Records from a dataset
────────────────────

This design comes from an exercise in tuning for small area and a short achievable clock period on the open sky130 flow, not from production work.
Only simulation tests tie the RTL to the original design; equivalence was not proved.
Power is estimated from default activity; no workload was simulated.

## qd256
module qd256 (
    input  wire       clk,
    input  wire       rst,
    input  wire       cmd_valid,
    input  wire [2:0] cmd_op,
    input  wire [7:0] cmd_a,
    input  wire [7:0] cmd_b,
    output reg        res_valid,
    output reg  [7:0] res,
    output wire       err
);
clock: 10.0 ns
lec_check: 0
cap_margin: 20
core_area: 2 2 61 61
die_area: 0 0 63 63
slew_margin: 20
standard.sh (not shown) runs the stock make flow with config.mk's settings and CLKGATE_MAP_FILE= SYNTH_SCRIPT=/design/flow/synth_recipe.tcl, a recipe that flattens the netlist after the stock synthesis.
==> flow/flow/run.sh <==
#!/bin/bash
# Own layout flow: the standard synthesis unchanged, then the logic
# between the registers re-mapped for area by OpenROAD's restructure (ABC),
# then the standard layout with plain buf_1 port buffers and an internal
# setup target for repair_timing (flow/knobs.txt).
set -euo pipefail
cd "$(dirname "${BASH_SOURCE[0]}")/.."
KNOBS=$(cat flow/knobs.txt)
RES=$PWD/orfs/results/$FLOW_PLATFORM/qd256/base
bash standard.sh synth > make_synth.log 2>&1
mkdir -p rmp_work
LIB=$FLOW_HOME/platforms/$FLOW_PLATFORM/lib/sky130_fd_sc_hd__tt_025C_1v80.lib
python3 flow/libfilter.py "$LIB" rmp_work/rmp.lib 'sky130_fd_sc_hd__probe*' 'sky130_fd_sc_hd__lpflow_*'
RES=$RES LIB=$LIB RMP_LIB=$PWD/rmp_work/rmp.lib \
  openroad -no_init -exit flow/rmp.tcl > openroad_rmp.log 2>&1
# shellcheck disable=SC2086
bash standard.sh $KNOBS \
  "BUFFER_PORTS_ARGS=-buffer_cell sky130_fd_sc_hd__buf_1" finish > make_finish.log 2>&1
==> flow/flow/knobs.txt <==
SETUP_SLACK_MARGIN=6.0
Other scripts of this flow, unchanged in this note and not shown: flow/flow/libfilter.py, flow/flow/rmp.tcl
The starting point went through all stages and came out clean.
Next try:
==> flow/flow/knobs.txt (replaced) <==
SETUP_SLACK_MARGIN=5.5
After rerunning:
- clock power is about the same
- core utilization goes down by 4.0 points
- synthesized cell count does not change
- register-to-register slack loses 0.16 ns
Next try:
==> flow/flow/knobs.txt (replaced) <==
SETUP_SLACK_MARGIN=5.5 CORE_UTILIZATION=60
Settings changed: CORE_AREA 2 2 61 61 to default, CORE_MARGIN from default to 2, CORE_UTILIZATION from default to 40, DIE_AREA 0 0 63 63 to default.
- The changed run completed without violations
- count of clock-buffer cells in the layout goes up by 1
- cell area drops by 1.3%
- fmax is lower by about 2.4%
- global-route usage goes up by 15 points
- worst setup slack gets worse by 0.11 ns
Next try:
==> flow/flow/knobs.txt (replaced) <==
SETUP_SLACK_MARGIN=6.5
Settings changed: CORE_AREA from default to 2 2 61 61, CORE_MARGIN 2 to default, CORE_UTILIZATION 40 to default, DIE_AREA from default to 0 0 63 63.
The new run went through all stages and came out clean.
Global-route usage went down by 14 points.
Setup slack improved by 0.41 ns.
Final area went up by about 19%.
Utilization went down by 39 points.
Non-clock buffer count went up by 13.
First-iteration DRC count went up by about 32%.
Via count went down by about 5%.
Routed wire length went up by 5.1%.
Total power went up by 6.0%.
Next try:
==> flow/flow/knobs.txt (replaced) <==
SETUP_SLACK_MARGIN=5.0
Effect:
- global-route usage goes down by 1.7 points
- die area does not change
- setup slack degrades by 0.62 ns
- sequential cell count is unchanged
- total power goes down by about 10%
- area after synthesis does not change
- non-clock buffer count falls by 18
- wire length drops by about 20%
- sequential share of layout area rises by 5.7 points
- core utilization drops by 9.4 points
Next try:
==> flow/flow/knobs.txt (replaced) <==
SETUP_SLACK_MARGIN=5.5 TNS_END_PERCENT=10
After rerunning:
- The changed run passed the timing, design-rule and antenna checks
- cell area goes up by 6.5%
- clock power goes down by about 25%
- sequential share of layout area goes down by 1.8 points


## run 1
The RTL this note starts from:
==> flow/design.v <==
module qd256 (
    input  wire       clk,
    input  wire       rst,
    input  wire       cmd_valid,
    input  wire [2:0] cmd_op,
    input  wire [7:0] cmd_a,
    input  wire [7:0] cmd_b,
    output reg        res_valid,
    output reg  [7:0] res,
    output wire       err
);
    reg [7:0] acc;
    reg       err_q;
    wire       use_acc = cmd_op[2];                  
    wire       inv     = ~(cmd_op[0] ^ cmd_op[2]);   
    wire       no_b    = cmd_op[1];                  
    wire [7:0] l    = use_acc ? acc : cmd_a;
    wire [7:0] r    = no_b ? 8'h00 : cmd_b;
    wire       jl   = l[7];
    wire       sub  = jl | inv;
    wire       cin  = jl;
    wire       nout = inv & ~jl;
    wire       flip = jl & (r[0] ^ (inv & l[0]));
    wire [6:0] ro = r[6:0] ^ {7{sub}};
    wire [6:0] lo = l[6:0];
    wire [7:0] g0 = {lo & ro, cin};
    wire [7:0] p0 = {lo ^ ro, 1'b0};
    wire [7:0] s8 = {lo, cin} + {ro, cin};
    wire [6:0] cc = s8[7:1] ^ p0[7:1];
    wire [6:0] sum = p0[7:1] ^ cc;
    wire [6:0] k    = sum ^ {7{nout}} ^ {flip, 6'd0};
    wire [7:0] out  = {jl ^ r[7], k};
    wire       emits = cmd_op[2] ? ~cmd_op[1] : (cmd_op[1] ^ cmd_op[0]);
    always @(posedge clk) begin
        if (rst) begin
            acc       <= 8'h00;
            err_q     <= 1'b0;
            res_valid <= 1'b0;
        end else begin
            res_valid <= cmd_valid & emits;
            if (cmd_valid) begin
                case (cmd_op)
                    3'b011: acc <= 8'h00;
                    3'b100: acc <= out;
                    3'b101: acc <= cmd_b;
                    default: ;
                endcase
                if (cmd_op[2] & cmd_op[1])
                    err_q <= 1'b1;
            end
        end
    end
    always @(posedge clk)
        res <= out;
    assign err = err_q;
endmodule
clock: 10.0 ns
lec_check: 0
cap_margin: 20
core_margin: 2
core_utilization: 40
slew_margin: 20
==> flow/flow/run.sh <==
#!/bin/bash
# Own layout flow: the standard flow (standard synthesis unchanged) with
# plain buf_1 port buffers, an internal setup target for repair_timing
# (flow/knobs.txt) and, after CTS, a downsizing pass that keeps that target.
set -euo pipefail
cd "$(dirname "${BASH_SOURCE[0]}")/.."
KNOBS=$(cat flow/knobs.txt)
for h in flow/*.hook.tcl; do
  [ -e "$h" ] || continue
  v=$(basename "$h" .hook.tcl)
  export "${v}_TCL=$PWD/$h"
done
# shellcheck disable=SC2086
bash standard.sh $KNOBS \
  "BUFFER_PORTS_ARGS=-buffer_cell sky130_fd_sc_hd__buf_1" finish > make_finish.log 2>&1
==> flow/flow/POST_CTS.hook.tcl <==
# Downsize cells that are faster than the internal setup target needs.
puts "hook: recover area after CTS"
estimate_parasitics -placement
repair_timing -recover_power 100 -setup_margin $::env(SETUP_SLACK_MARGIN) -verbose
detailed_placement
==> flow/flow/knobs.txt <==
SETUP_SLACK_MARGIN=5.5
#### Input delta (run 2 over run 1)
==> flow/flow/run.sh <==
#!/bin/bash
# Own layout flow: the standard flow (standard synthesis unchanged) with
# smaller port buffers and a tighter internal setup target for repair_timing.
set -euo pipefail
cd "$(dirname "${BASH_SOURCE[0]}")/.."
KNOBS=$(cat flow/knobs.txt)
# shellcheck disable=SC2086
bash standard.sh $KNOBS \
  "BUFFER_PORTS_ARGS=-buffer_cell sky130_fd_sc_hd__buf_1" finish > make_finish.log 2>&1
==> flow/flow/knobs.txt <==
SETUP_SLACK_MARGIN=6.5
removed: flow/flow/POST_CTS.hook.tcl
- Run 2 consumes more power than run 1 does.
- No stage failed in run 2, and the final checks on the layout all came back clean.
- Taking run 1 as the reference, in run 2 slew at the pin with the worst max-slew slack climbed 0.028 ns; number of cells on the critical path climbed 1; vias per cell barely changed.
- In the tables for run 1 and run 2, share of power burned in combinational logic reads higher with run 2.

────────────────────

Look at each line above and note whether it holds the word "logic". Report how many do, as the number only.

2